Adding more datasets and benchmark results is always valuable. However, we strongly believe that the chosen set of baseline methods and datasets is valuable and shows the advantages of the proposed method. In addition, implementing and running more experiments is not feasible in the short amount of time during the rebuttal, given our computing resources.
Thank you again for your feedback. We welcome any additional suggestions, questions, or requests for information and encourage further discussions.
I thank the authors for their response.
“Exploring pre-trained models in more specialized areas is an interesting direction for future work.”

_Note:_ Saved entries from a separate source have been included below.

--- flow/run.sh ---
#!/bin/bash
# the make line also repeats each setting of config.mk as NAME=value (left out here)
make -C /OpenROAD-flow-scripts/flow DESIGN_CONFIG=/design/flow/config.mk WORK_HOME=/design/flow/orfs CLKGATE_MAP_FILE= finish
--- flow/config.mk ---
export PLATFORM = sky130hd
export DESIGN_NAME = top_processor
export DESIGN_NICKNAME = top_processor
export VERILOG_FILES = /design/flow/design.v
export SDC_FILE = /design/flow/constraint.sdc
export NUM_CORES = 4
export LEC_CHECK = 0
export CAP_MARGIN = 20
export CORE_MARGIN = 2
export CORE_UTILIZATION = 57
export CTS_CLUSTER_SIZE = 68
export SETUP_SLACK_MARGIN = -0.48
export SLEW_MARGIN = 20
export TNS_END_PERCENT = 5
--- flow/design.v ---
module add_op(input [31:0] A, input [31:0] B, output [31:0] result);
    assign result = A + B;
endmodule
module sub_op(input [31:0] A, input [31:0] B, output [31:0] result);
    assign result = A - B;
endmodule
module and_op(input [31:0] A, input [31:0] B, output [31:0] result);
    assign result = A & B;
endmodule
module or_op(input [31:0] A, input [31:0] B, output [31:0] result);
    assign result = A | B;
endmodule
module xor_op(input [31:0] A, input [31:0] B, output [31:0] result);
    assign result = A ^ B;
endmodule
module nor_op(input [31:0] A, input [31:0] B, output [31:0] result);
    assign result = ~(A | B);
endmodule
module not_op(input [31:0] A, output [31:0] result);
    assign result = ~A;
endmodule
module sll_op(input [31:0] A, input [31:0] B, output [31:0] result);
    assign result = A << B;
endmodule
module srl_op(input [31:0] A, input [31:0] B, output [31:0] result);
    assign result = A >> B;
endmodule
module sra_op(input [31:0] A, input [31:0] B, output [31:0] result);
    assign result = A >> B;
endmodule
module inc_op(input [31:0] A, output [31:0] result);
    assign result = A + 4;
endmodule
module dec_op(input [31:0] A, output [31:0] result);
    assign result = A - 4;
endmodule
module slt_op(input [31:0] A, input [31:0] B, output [31:0] result);
    assign result = (A < B) ? 32'b1 : 32'b0;
endmodule
module sgt_op(input [31:0] A, input [31:0] B, output [31:0] result);
    assign result = (A > B) ? 32'b1 : 32'b0;
endmodule
module lui_op(input [31:0] B, output [31:0] result);
    assign result = {B[15:0], 16'b0};
endmodule
module alu(
    input [31:0] A,
    input [31:0] B,
    input [3:0] opcode,
    output [31:0] result
);
    wire [31:0] add_result;
    wire [31:0] sub_result;
    wire [31:0] and_result;
    wire [31:0] or_result;
    wire [31:0] xor_result;
    wire [31:0] nor_result;
    wire [31:0] not_result;
    wire [31:0] sll_result;
    wire [31:0] srl_result;
    wire [31:0] sra_result;
    wire [31:0] inc_result;
    wire [31:0] dec_result;
    wire [31:0] slt_result;
    wire [31:0] sgt_result;
    wire [31:0] lui_result;
    add_op add(A, B, add_result);
    sub_op sub(A, B, sub_result);
    and_op and_gate(A, B, and_result);
    or_op or_gate(A, B, or_result);
    xor_op xor_gate(A, B, xor_result);
    nor_op nor_gate(A, B, nor_result);
    not_op not_gate(A, not_result);
    sll_op sll(A, B,sll_result);
    srl_op srl(A, B,srl_result);
    sra_op sra(A, B,sra_result);
    inc_op inc(A,  inc_result);
    dec_op dec(A, dec_result);
    slt_op slt(A, B, slt_result);
    sgt_op sgt(A, B, sgt_result);
    lui_op lui(B, lui_result);
    assign result = (opcode == 4'b0000) ? add_result : 
                    (opcode == 4'b0001) ? sub_result :
                    (opcode == 4'b0010) ? and_result :
                    (opcode == 4'b0011) ? or_result :
                    (opcode == 4'b0100) ? xor_result :
                    (opcode == 4'b0101) ? nor_result :
                    (opcode == 4'b0110) ? not_result :
                    (opcode == 4'b0111) ? sll_result :
                    (opcode == 4'b1000) ? srl_result :
                    (opcode == 4'b1001) ? sra_result :
                    (opcode == 4'b1010) ? inc_result :
                    (opcode == 4'b1011) ? dec_result :
                    (opcode == 4'b1100) ? slt_result :
                    (opcode == 4'b1101) ? sgt_result :
                    (opcode == 4'b1110) ? lui_result : 32'b0;
endmodule
module register_bank(
    input clk,
    input rst,
    input [3:0] read_reg1,
    input [3:0] read_reg2,
    input [3:0] write_reg,
    input [31:0] write_data,
    input write_enable,
    output reg [31:0] data_out1,
    output reg [31:0] data_out2,
    output [15:0] output_display
);
    reg [31:0] registers [15:0];  
    reg [15:0] out_display_reg;
    integer i;
    always @(posedge clk or posedge rst) begin
        if (rst) begin
            for (i = 0; i < 16; i = i + 1)
                registers[i] <= (i == 0 || i == 15) ? 32'd0 : i * 10;
        end else if (write_enable) begin
            registers[write_reg] <= write_data;  
        end
    end
    always @(*) begin
        data_out1 = registers[read_reg1];
        data_out2 = registers[read_reg2];
    end
    always @(posedge clk) begin
        out_display_reg <= registers[write_reg][15:0];  
    end
    assign output_display = out_display_reg;
endmodule
module top_processor(
    input clk,
    input rst,
    input [3:0] rx,      
    input [3:0] ry,      
    input [3:0] rz,      
    input [3:0] op,      
    input write_en,      
    output [31:0] result_out   
);
    wire [31:0] operand1;
    wire [31:0] operand2;
    wire [31:0] alu_result;
    reg [31:0] result_reg;
    always @(posedge clk or posedge rst) begin
        if (rst)
            result_reg <= 32'b0;
        else
            result_reg <= alu_result;
    end
    register_bank reg_bank(
        .clk(clk),
        .rst(rst),
        .read_reg1(ry),
        .read_reg2(rz),
        .write_reg(rx),
        .write_data(alu_result),
        .write_enable(write_en),
        .data_out1(operand1),
        .data_out2(operand2),
        .output_display()
    );
    alu alu_unit(
        .A(operand1),
        .B(operand2),
        .opcode(op),
        .result(alu_result)
    );
    assign result_out = result_reg;
endmodule
--- flow/constraint.sdc ---
create_clock -name core_clock -period 4.74 [get_ports {clk}]
set_input_delay 0.9480 -clock core_clock [delete_from_list [all_inputs] [get_ports {clk}]]
set_output_delay 0.9480 -clock core_clock [all_outputs]
set_load 0.01 [all_outputs]
==> flow report, run 1 <==
DRT
------------------------------------------------------------------------------------
Post-detailed-route via-to-cell ratio                                          7.499
Pre-Repair DR Iteration Count                                                     14
Wirelength, routed                                                          236.4 mm
Average wire per standard cell                                              34.68 um
DRT antenna net count                                                              0
Total DRC errors in the routed layout                                              0
Vias post-DR                                                                  51.12k
Number of DRC markers after the initial detailed-route iteration              10.69k

YOSYS
------------------------------------------------------------------------------------
Cell types with the highest counts after synthesis                      dfrtp_1 (501), nand2_1 (448), nor2_1 (391), o21ai_0 (338), a21oi_1 (314)
Nets in the synthesized netlist                                                4,951
Area of the synthesized netlist per yosys stat                           0.04179 mm2
Yosys adder share                                                            0.02695
Simple Share, Synth                                                           0.1820
Number of distinct library cells after synthesis                                 119
Top non-seq family                                                      AND-OR/OR-AND gates
Flops after synth                                                                544
Dominant cells by area after synthesis                                  dfrtp_1 (30%), mux2_2 (7.9%), mux2i_1 (4.0%)
Mux share of post-synthesis cell area                                         0.1300
Average instance area after synthesis                                      8.630 um2
Main flop type after synthesis                                               dfrtp_1
Netlist Area Pre-Place                                                   0.04179 mm2
Yosys warning count                                                                3
Cell taking the most area after synthesis                                    dfrtp_1
Most repeated cell in the gate-level netlist after synthesis                 dfrtp_1
# Cells Yosys                                                                  4,842
Number of synthesized flops with an enable pin                                     0
Synthesized-area fraction occupied by ao, oa, aoi and oai cells               0.2506
Area share of the leading cell type in the synthesized netlist                0.3000
Async SR Flop Fraction                                                         1.000
Xor/xnor share                                                               0.01111
Sequential share of the synthesized area                                      0.3271
Synthesized netlist cell count                                                 4,842

FLOORPLAN
------------------------------------------------------------------------------------
Die Size                                                                 0.07549 mm2
Num rows                                                                          99
Placeable core region                                                    0.07271 mm2
Floorplan die height                                                        274.8 um
Horiz. Die Dim                                                              274.8 um
FP Util                                                                       0.5747
Number of I/O pins                                                                51

CRITICAL PATH
------------------------------------------------------------------------------------
Slowest CP cell                                                               nor4_4
Depth of the critical timing path with buffers and inverters included             22
End point of the critical path                                          reg_bank.registers[14][23]
Launching element type of the critical path                             primary input
Largest fanout on the critical path                                               17
Arrival time at the worst endpoint                                           6.03 ns
Cell type with the highest occurrence count on the critical path               buf_4
Crit path required time                                                      5.25 ns
Register-to-register setup slack                                            -0.64 ns
Worst stage delay on the critical path                                       0.45 ns
R2R depth                                                                         19
Worst path cell trace                                                   buf_8 > buf_4 > buf_6 > or2b_4 > buf_4 > a21oi_1 > nor4_1 > buf_4 > a21oi_4 > buf_6 > nand3_1 > nor4_4 > nand3_2 > buf_4 > xnor2_1 > a221oi_2 > buf_4 > o221ai_1 > o41ai_1 > a211o_1 > buf_12 > o21ai_0
FF-to-FF End                                                            reg_bank.registers[11][30]
Type of the setup path with the least slack                                in -> reg
Cell class contributing the biggest share of worst-path delay           AND-OR/OR-AND gates
Buffer-and-inverter tally for the worst setup path                                 9
Start point of the critical path                                               ry[1]
Worst Setup End Kind                                                       flip-flop
Reg2reg start                                                           reg_bank.registers[10][11]

CELLS AND AREA
------------------------------------------------------------------------------------
Flip-flop and latch area                                                 0.01367 mm2
Final nets                                                                     5,895
Combinational Area                                                       0.02618 mm2
Area growth, synth to finish                                                  31.53%
Number of filler cells placed in the layout                                    5,328

CLOCK TREE
------------------------------------------------------------------------------------
Inserted Clock Buffers                                                            59
Clk pin slew, worst setup/hold paths                                         0.07 ns
Clk Tree Root Cell                                                         clkbuf_16
Clock Latency Late Sink                                                      0.70 ns
Number of buffers inserted for hold repair after clock tree synthesis              0
Clock tree from TritonCTS                                                      built
Maximum buffer depth of the clock tree                                             3
Number of sinks driven by the clock tree                                         544
CTS H-tree depth                                                                   2

MIN PATH
------------------------------------------------------------------------------------
Hold Crit Endpoint                                                      reg_bank.registers[12][5]
Class of the tightest hold or removal check                               reg -> reg
Worst hold path depth                                                              2
Source of the worst hold timing path                                    reg_bank.registers[12][5]

PLACE
------------------------------------------------------------------------------------
HPWL reported at the end of detailed placement                              173.0 mm
Setup Slack @ Placement                                                    -2.207 ns
Gpl congestion                                                                 1.189
Number of I/O port buffers                                                        50

GRT
------------------------------------------------------------------------------------
All-Layer GR Usage                                                            0.6047
Antenna violations before repair                                                  15
Number of global-route vias before repair                                     46.82k
Largest net degree at the start of global routing                                100
Total congestion overflow after global routing                                     0
Wire length of the first global-routing pass                                329.4 mm

STA
------------------------------------------------------------------------------------
Slew Viols, Final                                                                  0
Share of the clock period used by the worst path                               1.164
Setup slack after layout                                                  -0.7777 ns
Post-layout min period                                                      5.518 ns
Post-route worst hold slack                                                0.4989 ns
Post-route clock skew                                                     0.06319 ns
Final hold vios                                                                    0
Slew headroom                                                                 0.1990
Final setup violation count                                                      544
RSZ-0062 raised after global routing                                            true
Slew at the pin closest to its max-slew limit                               1.198 ns
Maximum clock frequency                                                    181.2 MHz

PWR
------------------------------------------------------------------------------------
Proportion of power drawn by the clock network                                 0.153
Total sequential power                                                       8.61 mW
Static leakage                                                              24.20 nW
Heaviest power group                                                    combinational cells
Power density of the placed cells                                       586.4 mW/mm2
Power Combinational                                                          18.7 mW
Power in the clock group                                                     4.93 mW
Internal power consumption                                                  17.70 mW
Comb power frac                                                                0.580
Sw frac                                                                       0.4509
Power Total                                                                 32.23 mW
Peak VDD IR                                                                0.5833 mV
Psw                                                                         14.53 mW
Power share of the sequential group                                            0.267

RUN STATUS
------------------------------------------------------------------------------------
Failed layout checks                                                    negative setup slack
Status                                                                  failed layout checks

JOB
------------------------------------------------------------------------------------
Total of max-cap violations                                                        0
OpenROAD warnings                                                                 87

## area by class of cell
type / instances / share of cell area
Tap cell: 959 / 0.02183
Inverter: 139 / 0.009675
Sequential cell: 544 / 0.2487
Timing Repair Buffer: 1341 / 0.2055
Multi-Input combinational cell: 3701 / 0.4763
Clock buffer: 79 / 0.02987
Antenna cell: 22 / 0.001002
Clock inverter: 32 / 0.007125
## routing by layer
layer  vias up  wire, um  share of wire  global-route usage
li1      19967         -              -                   -
met1     23913     79810           0.34              0.7367
met5         -       606         0.0026             0.05138
met4        22     25030           0.11              0.4362
met3      1822     44360           0.19              0.3353
met2      5400     86600           0.37              0.7898
## per-stage QoR
step / utilization / cell area [um2] / setup TNS (ns) / instances
after detailed placement: 0.7074 / 51440 / -788.76 / 6656
final: 0.7559 / 54960 / -301.94 / 6817
after CTS: 0.7424 / 53980 / -267.55 / 6778
after floorplan: - / 41790 / -2450.88 / 4842
after global placement: 0.7074 / 51440 / -783.58 / 6656
after global routing: 0.7553 / 54920 / -296.36 / 6799
## repair_timing
item | in CTS | in global routing
setup buffers | 9 | 25
endpoints found under the setup margin | 459 | 538
gates cloned | 2 | 3
gates resized | 97 | 175
pin swaps | 14 | 55
==> run 2: changes to the inputs <==
Settings changed: CORE_UTILIZATION 57 to 9, CTS_CLUSTER_SIZE 68 to default, SETUP_SLACK_MARGIN -0.48 to default, TNS_END_PERCENT 5 to default.
Clock period 4.74 ns to 10.5 ns, I/O delays scaled along.
==> run 2 against run 1 <==
Effect of this change:
- the run now finishes clean
- critical path depth decreased by 3
- register-to-register slack better by 4.2 ns
- sequential power shrank 53%
- die area went up to 6.2 times the previous value
- cell area fell by 5.5%
- global-route usage is 51 points lower
- sequential share of layout area increased by 1.4 points
- clock skew fell by 0.0048 ns
- power shrank 61%
- first-iteration DRC count is 33% lower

I understand that’s not the focus of your work, but (i) I think the manuscript is still misleading in classifying all methods that use pre-training as "Outlier Exposure" (ii) I am still not convinced that “pure SSL” method outperform other methods, even on the evaluated dataset (they might, but the paper does not show it convincingly in my opinion)
“We want to emphasize that we only leverage prior knowledge about normal samples when designing the objective function”

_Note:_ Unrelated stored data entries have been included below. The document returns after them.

==> job 3568 <==
==> flow/design.v (excerpt) <==
module distorter_pipelined_368 #(parameter INT_WIDTH = 4,
                                 FRACT_WIDTH = 12,
                                 DATA_WIDTH = INT_WIDTH + FRACT_WIDTH)
                                (input wire clk_368,
                                 input wire rst_n,
                                 input wire signed [DATA_WIDTH-1 : 0] in_r,
                                 input wire signed [DATA_WIDTH-1 : 0] in_i,
                                 input wire signed [DATA_WIDTH-1 : 0] a10_r,
                                 input wire signed [DATA_WIDTH-1 : 0] a10_i,
                                 input wire signed [DATA_WIDTH-1 : 0] a30_r,
                                 input wire signed [DATA_WIDTH-1 : 0] a30_i,
                                 input wire signed [DATA_WIDTH-1 : 0] a50_r,
                                 input wire signed [DATA_WIDTH-1 : 0] a50_i,
                                 output reg signed [DATA_WIDTH-1 : 0] out_r,
  ...
Settings: LEC_CHECK=0, ABC_AREA=0, CAP_MARGIN=5, CELL_PAD_IN_SITES_GLOBAL_PLACEMENT=0, CORE_ASPECT_RATIO=0.99, CORE_MARGIN=2, CORE_UTILIZATION=72, HOLD_SLACK_MARGIN=0.06, MIN_ROUTING_LAYER=met1, PLACE_DENSITY=0.64, SETUP_SLACK_MARGIN=0.76, SLEW_MARGIN=35, TNS_END_PERCENT=40; clock period 7.3 ns.
run.sh (not shown) runs the stock make flow with config.mk's settings and CLKGATE_MAP_FILE=.
==> job 2605 (differences from job 3568) <==
==> flow/config.mk (replaced) <==
export PLATFORM = sky130hd
export DESIGN_NAME = distorter_pipelined_368
export DESIGN_NICKNAME = distorter_pipelined_368
export VERILOG_FILES = /design/flow/design.v
export SDC_FILE = /design/flow/constraint.sdc
export NUM_CORES = 4
export LEC_CHECK = 0
export CAP_MARGIN = 20
export CORE_MARGIN = 2
export CORE_UTILIZATION = 25
export SLEW_MARGIN = 20
==> flow/constraint.sdc (replaced) <==
create_clock -name core_clock -period 8.64 [get_ports {clk_368}]
set_input_delay 1.7280 -clock core_clock [delete_from_list [all_inputs] [get_ports {clk_368}]]
set_output_delay 1.7280 -clock core_clock [all_outputs]
set_load 0.01 [all_outputs]
==> qor summary <==
                                                                              job 3568        job 2605
Number of buffers and inverters on the critical path                                10               7
Hold Slack                                                                   0.3269 ns       0.2583 ns
Metal2 WL                                                                    139900 um       136800 um
Latest clock arrival within the worst-skew pair                                0.73 ns         0.87 ns
Number of ordinary and repair buffers in the finished layout                       860             405
Met3 routing resource usage after global routing                                7.618%          2.005%
Nets@finish                                                                      15352           14906
Final cell count without fillers                                                 13930           17369
Capture point of the worst path                                    abs_squared_reg[15]       out_r[15]
Via count of the first global-routing pass                                       87939           79621
Met3 wire len                                                                 23690 um        15620 um
DR iter-0 viols                                                                   5293            4097
Via Count                                                                        77986           72514
Run status                                                    finished with violations  finished clean
Reasons for failing layout checks                                 negative setup slack               -
Setup slack after placement                                                 -0.2281 ns     -0.02239 ns
Required @ worst endpoint                                                      7.94 ns         9.33 ns
Fill cells                                                                        9464           46675
Area fraction of clock buffers and clock inverters                              2.053%          2.190%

Respectfully, that's still not accurate. Prior knowledge also includes inductive bias - some assumptions regarding unseen samples. Prior knowledge must be used even in supervised classification (e.g. “No Free Lunch” theorems), and even more so in unsupervised settings. I do agree that the wording in the revised version is not as problematic.

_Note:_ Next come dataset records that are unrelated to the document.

==> inputs of run a <==
==> flow/design.v <==
module alu(
    output[16 - 1:0] data_out,
	 output 							  valid_out,
	 output 							  cmd_out,
	 input [16 - 1:0] data_in,
	 input 							  valid_in,
	 input 							  cmd_in,
	 output 									 amm_read,
	 output[8 - 1:0] amm_address,
	 input [8 - 1:0] amm_readdata,
	 input 									 amm_waitrequest,
	 input[1:0] 							 amm_response,
	 input clk,
	 input rst_n
    );
	reg[2:0] state;
	reg[5:0] nof_operands; 				 
	reg[3:0] opcode; 						 
	reg[7:0] operand[0:63];				 
	reg error;								 
	reg[11:0] result;						 
	reg[5:0] last_index;					 
	reg[5:0] current_index;				 
	reg[5:0] nof;							 
	reg      first_indirect;			 
	reg[7:0] shiftop1, shiftop2;
	wire[1:0] mod = data_in[9:8];		 
	wire[7:0] operand_dir = data_in[7:0];
	wire[7:0] cur_address = operand[current_index];
	wire      bad_address = (cur_address > 'h0F && cur_address < 'h30) || (cur_address > 'h7F && cur_address < 'hA0);
	wire      payload_beat = valid_in && !cmd_in;
	always @(posedge clk) begin
		if(!rst_n) begin
			state <= 3'd0;
		end
		else begin
		case(state)
			3'd0: begin
						if(cmd_in == 1 && valid_in == 1) begin
							opcode <= data_in[11:8];
							nof_operands <= data_in[5:0];
							nof <= data_in[5:0];
							last_index <= 0;
							current_index <= 0;
							first_indirect <= 0;
							shiftop1 <= 0;
							shiftop2 <= 0;
							error <= 0;
							result <= (data_in[11:8] == 1) ? 12'hFFF : 12'h000;
							state <= 3'd1;
							if(data_in[5:0] == 0) begin
								error <= 1;
								state <= 3'd2;
							end
							if(data_in[5:0] != 1 && (data_in[11:8] == 4 || data_in[11:8] == 5 || data_in[11:8] == 6 || data_in[11:8] == 7)) begin
								error <= 1;
								state <= 3'd2;
							end
							if(data_in[5:0] != 2 && (data_in[11:8] == 8 || data_in[11:8] == 9))
								error <= 1;
						end
			end
			3'd1: begin
						if(payload_beat) begin
							if(mod == 2'b00) begin
								case(opcode)
									0: result <= result + operand_dir;
									1: result <= result & operand_dir;
									2:  result <= result | operand_dir;
									3: result <= result ^ operand_dir;
									4: result <= ~{4'b0, operand_dir};
									5: result <= operand_dir + 12'd1;
									6: result <= operand_dir - 12'd1;
									7: result <= ~{4'b0, operand_dir} + 12'd1;
									8, 9: begin
										if(nof == nof_operands) shiftop1 <= operand_dir;
										else shiftop2 <= operand_dir;
									end
									default: ;
								endcase
							end
							if(mod == 2'b01) begin
								operand[last_index] <= operand_dir;
								last_index <= last_index + 1;
								if(nof == nof_operands) first_indirect <= 1;
							end
							nof <= nof - 1;
							if(nof == 1) begin
								if(error || (last_index == 0 && mod != 2'b01))
									state <= 3'd2;
								else
									state <= 3'd4;
							end
						end
			end
			3'd4: begin
				if(bad_address) begin
					error <= 1;
					state <= 3'd2;
				end
				else if(amm_waitrequest == 0) begin
					if(amm_response != 2'b00) begin
						error <= 1;
						state <= 3'd2;
					end
					else begin
						current_index <= current_index + 1;
						case(opcode)
							0: result <= result + amm_readdata;
							1: result <= result & amm_readdata;
							2:  result <= result | amm_readdata;
							3: result <= result ^ amm_readdata;
							4: result <= ~{4'b0, amm_readdata};
							5: result <= amm_readdata + 12'd1;
							6: result <= amm_readdata - 12'd1;
							7: result <= ~{4'b0, amm_readdata} + 12'd1;
							8, 9: begin
								if(first_indirect && current_index == 0) shiftop1 <= amm_readdata;
								else shiftop2 <= amm_readdata;
							end
							default: ;
						endcase
						if(current_index + 1 == last_index)
							state <= 3'd2;
					end
				end
			end
			3'd2: state <= 3'd3;
			default: state <= 3'd0;
		endcase
		end
	end
	reg[16 - 1:0]  		reg_data_out;
	reg 							  		reg_valid_out;
	reg 							  		reg_cmd_out;
	reg[11:0]                     final_result;
	always @(*) begin
		final_result = result;
		if(opcode == 4 || opcode == 7)
			final_result = {4'b0, result[7:0]};
		if(opcode == 8)
			final_result = {4'b0, shiftop1} >> shiftop2;
		if(opcode == 9)
			final_result = {4'b0, shiftop1 << shiftop2};
		if(error == 1)
			final_result = 12'hBAD;
		reg_data_out = 0;
		reg_valid_out = 0;
		reg_cmd_out = 0;
		if(state == 3'd2) begin
			reg_data_out[4] = error;
			reg_data_out[3:0] = opcode;
			reg_valid_out = 1;
			reg_cmd_out = 1;
		end
		if(state == 3'd3) begin
			reg_data_out[11:0] = final_result;
			reg_valid_out = 1;
		end
	end
	assign data_out = reg_data_out;
	assign valid_out = reg_valid_out;
	assign cmd_out = reg_cmd_out;
	assign amm_address = cur_address;
	assign amm_read = (state == 3'd4) && !bad_address;
endmodule
==> flow/run.sh <==
#!/bin/bash
# the make line also repeats each setting of config.mk as NAME=value (left out here)
make -C /OpenROAD-flow-scripts/flow DESIGN_CONFIG=/design/flow/config.mk WORK_HOME=/design/flow/orfs CLKGATE_MAP_FILE= finish
==> flow/config.mk <==
export PLATFORM = sky130hd
export DESIGN_NAME = alu
export DESIGN_NICKNAME = alu
export VERILOG_FILES = /design/flow/design.v
export SDC_FILE = /design/flow/constraint.sdc
export NUM_CORES = 4
export LEC_CHECK = 0
export ABC_AREA = 1
export CAP_MARGIN = 20
export CORE_MARGIN = 2
export CORE_UTILIZATION = 71
export CTS_CLUSTER_DIAMETER = 371
export CTS_CLUSTER_SIZE = 10
export PLACE_DENSITY = 0.6
export SETUP_SLACK_MARGIN = 0.72
export SLEW_MARGIN = 20
==> flow/constraint.sdc <==
create_clock -name core_clock -period 3.95 [get_ports {clk}]
set_input_delay 0.7900 -clock core_clock [delete_from_list [all_inputs] [get_ports {clk}]]
set_output_delay 0.7900 -clock core_clock [all_outputs]
set_load 0.01 [all_outputs]
==> inputs of run b, as changes to run a <==
Settings changed: CORE_UTILIZATION 71 to 72, CTS_CLUSTER_DIAMETER 371 to unset, SETUP_SLACK_MARGIN 0.72 to unset.
==> inputs of run c, as changes to run a <==
Settings changed: ABC_AREA 1 to unset, CORE_ASPECT_RATIO set to 0.91, CORE_UTILIZATION 71 to 72, CTS_CLUSTER_DIAMETER 371 to unset, CTS_CLUSTER_SIZE 10 to unset, SETUP_SLACK_MARGIN 0.72 to unset.
==> flow/constraint.sdc (replaced) <==
create_clock -name core_clock -period 7.64 [get_ports {clk}]
set_input_delay 1.5280 -clock core_clock [delete_from_list [all_inputs] [get_ports {clk}]]
set_output_delay 1.5280 -clock core_clock [all_outputs]
set_load 0.01 [all_outputs]
==> inputs of run d, as changes to run a <==
Settings changed: ABC_AREA 1 to unset, CORE_UTILIZATION 71 to 40, CTS_CLUSTER_DIAMETER 371 to unset, CTS_CLUSTER_SIZE 10 to unset, SETUP_SLACK_MARGIN 0.72 to unset.
==> flow/constraint.sdc (replaced) <==
create_clock -name core_clock -period 7.02 [get_ports {clk}]
set_input_delay 1.4040 -clock core_clock [delete_from_list [all_inputs] [get_ports {clk}]]
set_output_delay 1.4040 -clock core_clock [all_outputs]
set_load 0.01 [all_outputs]
==> CHANGELOG.md <==
## Implementation

- Outcome: complete, no violations
- Sequential Power Share: between 50% and 60%
- Simple-Gate Area Share: 7.35%
- Final wirelength: 68,600 um
- Unrepaired setup endpoints after global routing: false
- Fill cells: 5,711
- Cell area power density: between 200 and 300 nW/um2
- Worst reg2reg setup slack: 1990 ps
- Post-Synth Adder-Cell Area: 2.22%
- Met1 Use GR: around 29%
- FP Core Util: 40.5%
- Final period util: between 80% and 90%
- Post-placement cell count: 2,579
- Global-route met2 utilization: a little under a third
- Die span in x: ~260 um
- DR iter-0 viols: 1,934
- Die area: approximately 69,000 um2
# the run above: run d

==> CHANGELOG.md <==
## Implementation

- Outcome: finished with violations
- Blocking Checks: negative setup slack
- Final wirelength: about 100,000 um
- Post-Synth Adder-Cell Area: 2.17%
- Final Setup Violations: 5
- Met1 Use GR: 54.5%
- Post-route worst setup slack: -334 ps
- Die area: approximately 40,000 um2
- Sequential Power Share: between 40% and 50%
- Fill cells: 1,560
- Unrepaired setup endpoints after global routing: true
- Cell area power density: 439 nW/um2
- FP Core Util: 72.1%
- Post-placement cell count: 3,162
- Global-route met2 utilization: a little over two thirds
- Die span in x: around 200 um
# the run above: run a

==> CHANGELOG.md <==
## Implementation

- Met1 Use GR: roughly 51%
- Global-route met2 utilization: 69.8%
- Blocking Checks: negative setup slack
- Simple-Gate Area Share: a little under a fifth
- Final period util: 101%
- Final Setup Violations: 1
- Cell area power density: ~440 nW/um2
- FP Core Util: 72.6%
- Worst reg2reg setup slack: ~90 ps
- Post-route worst setup slack: -27.7 ps
- Outcome: finished with violations
- Final wirelength: 85,200 um
- Die span in x: between 150 and 200 um
- Post-placement cell count: around 3,200
# the run above: run b

==> CHANGELOG.md <==
## Implementation

- Simple-Gate Area Share: under 10%
- Global-route met2 utilization: approximately three fifths
- Fill cells: roughly 1,800
- Post-placement cell count: 2,185
- Die area: between 30,000 and 40,000 um2
- Outcome: complete, no violations
- Unrepaired setup endpoints after global routing: false
- Cell area power density: roughly 230 nW/um2
# the run above: run c

Power is estimated from default activity; no workload was simulated.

“We always seek to improve the individual parts of our submission(s). However, we would appreciate some more specific details about what could be improved in Figure 1.”
A few options are: (i) Color the arrows in more distinct color (ii) Remove the figure (iii) Keep it if other readers find it useful
In any case, that’s not a major concern for me. Just trying to help :-)
“we strongly believe that the chosen set of baseline methods and datasets is valuable and shows the advantages of the proposed method.”
I respectfully disagree that it shows that. A main claim by the paper (the advantage on SSL methods over pretrained ones in specific cases) is supported with the evaluation of a single pretrained method, on only two dataset
Therefore, I remain with my initial score.
Thank you for your thoughtful feedback. We respectfully disagree with some of the comments made and provide additional clarifications below.
Outlier Exposure and Pretrained Models
As defined in [9], Outlier Exposure (OE) involves external datasets and pretrained models inherently fall under this category since they are trained on such datasets. Additionally, the superiority of contrastive SSL AD methods over other SSL approaches is well-documented in [1,2,5].
Prior Knowledge and Assumptions
We do not introduce additional assumptions about anomalies beyond those already made for normal samples. Could the reviewer clarify where our reasoning may diverge from this?
Main Claims of the Paper
Our main claim is not about comparing SSL methods to pretrained models but rather about the advantage of leveraging prior knowledge of normal samples over simulating anomalies, which is the current state-of-the-art for contrastive SSL-based AD [1,2]. We believe the evaluations included are sufficient to support this claim.
We hope these clarifications address your concerns and thank you again for your feedback.
[9] Hendrycks, Dan, Mantas Mazeika, and Thomas Dietterich. "Deep anomaly detection with outlier exposure." arXiv preprint arXiv:1812.04606 (2018).
Outlier Exposure and Pretrained Models
While both Pretrained Models and other Outlier Exposure use pre-trained data, they succeed or fail in different situations. Therefore, I believe that while the terminology may differ between papers, the distinction is important. I am not sure to which paper list the numbers [1,2,5] refer to, but to the best of my knowledge, pretrain models outperform in most cases.
Prior Knowledge and Assumptions
The claim about the use of prior knowledge is not specific to your method. All methods that aim to generalize must rely on some prior assumptions. The original paper's language was confusing; I agree the new language is not as problematic.
Main Claims of the Paper
- I think that if that’s the paper's main claim, the focus on SSL should be better motivated.
- Comparing a single non-pure-SSL dataset on only two datasets to claim it outperforms is even more problematic than stating you choose to focus on SSL for another reason.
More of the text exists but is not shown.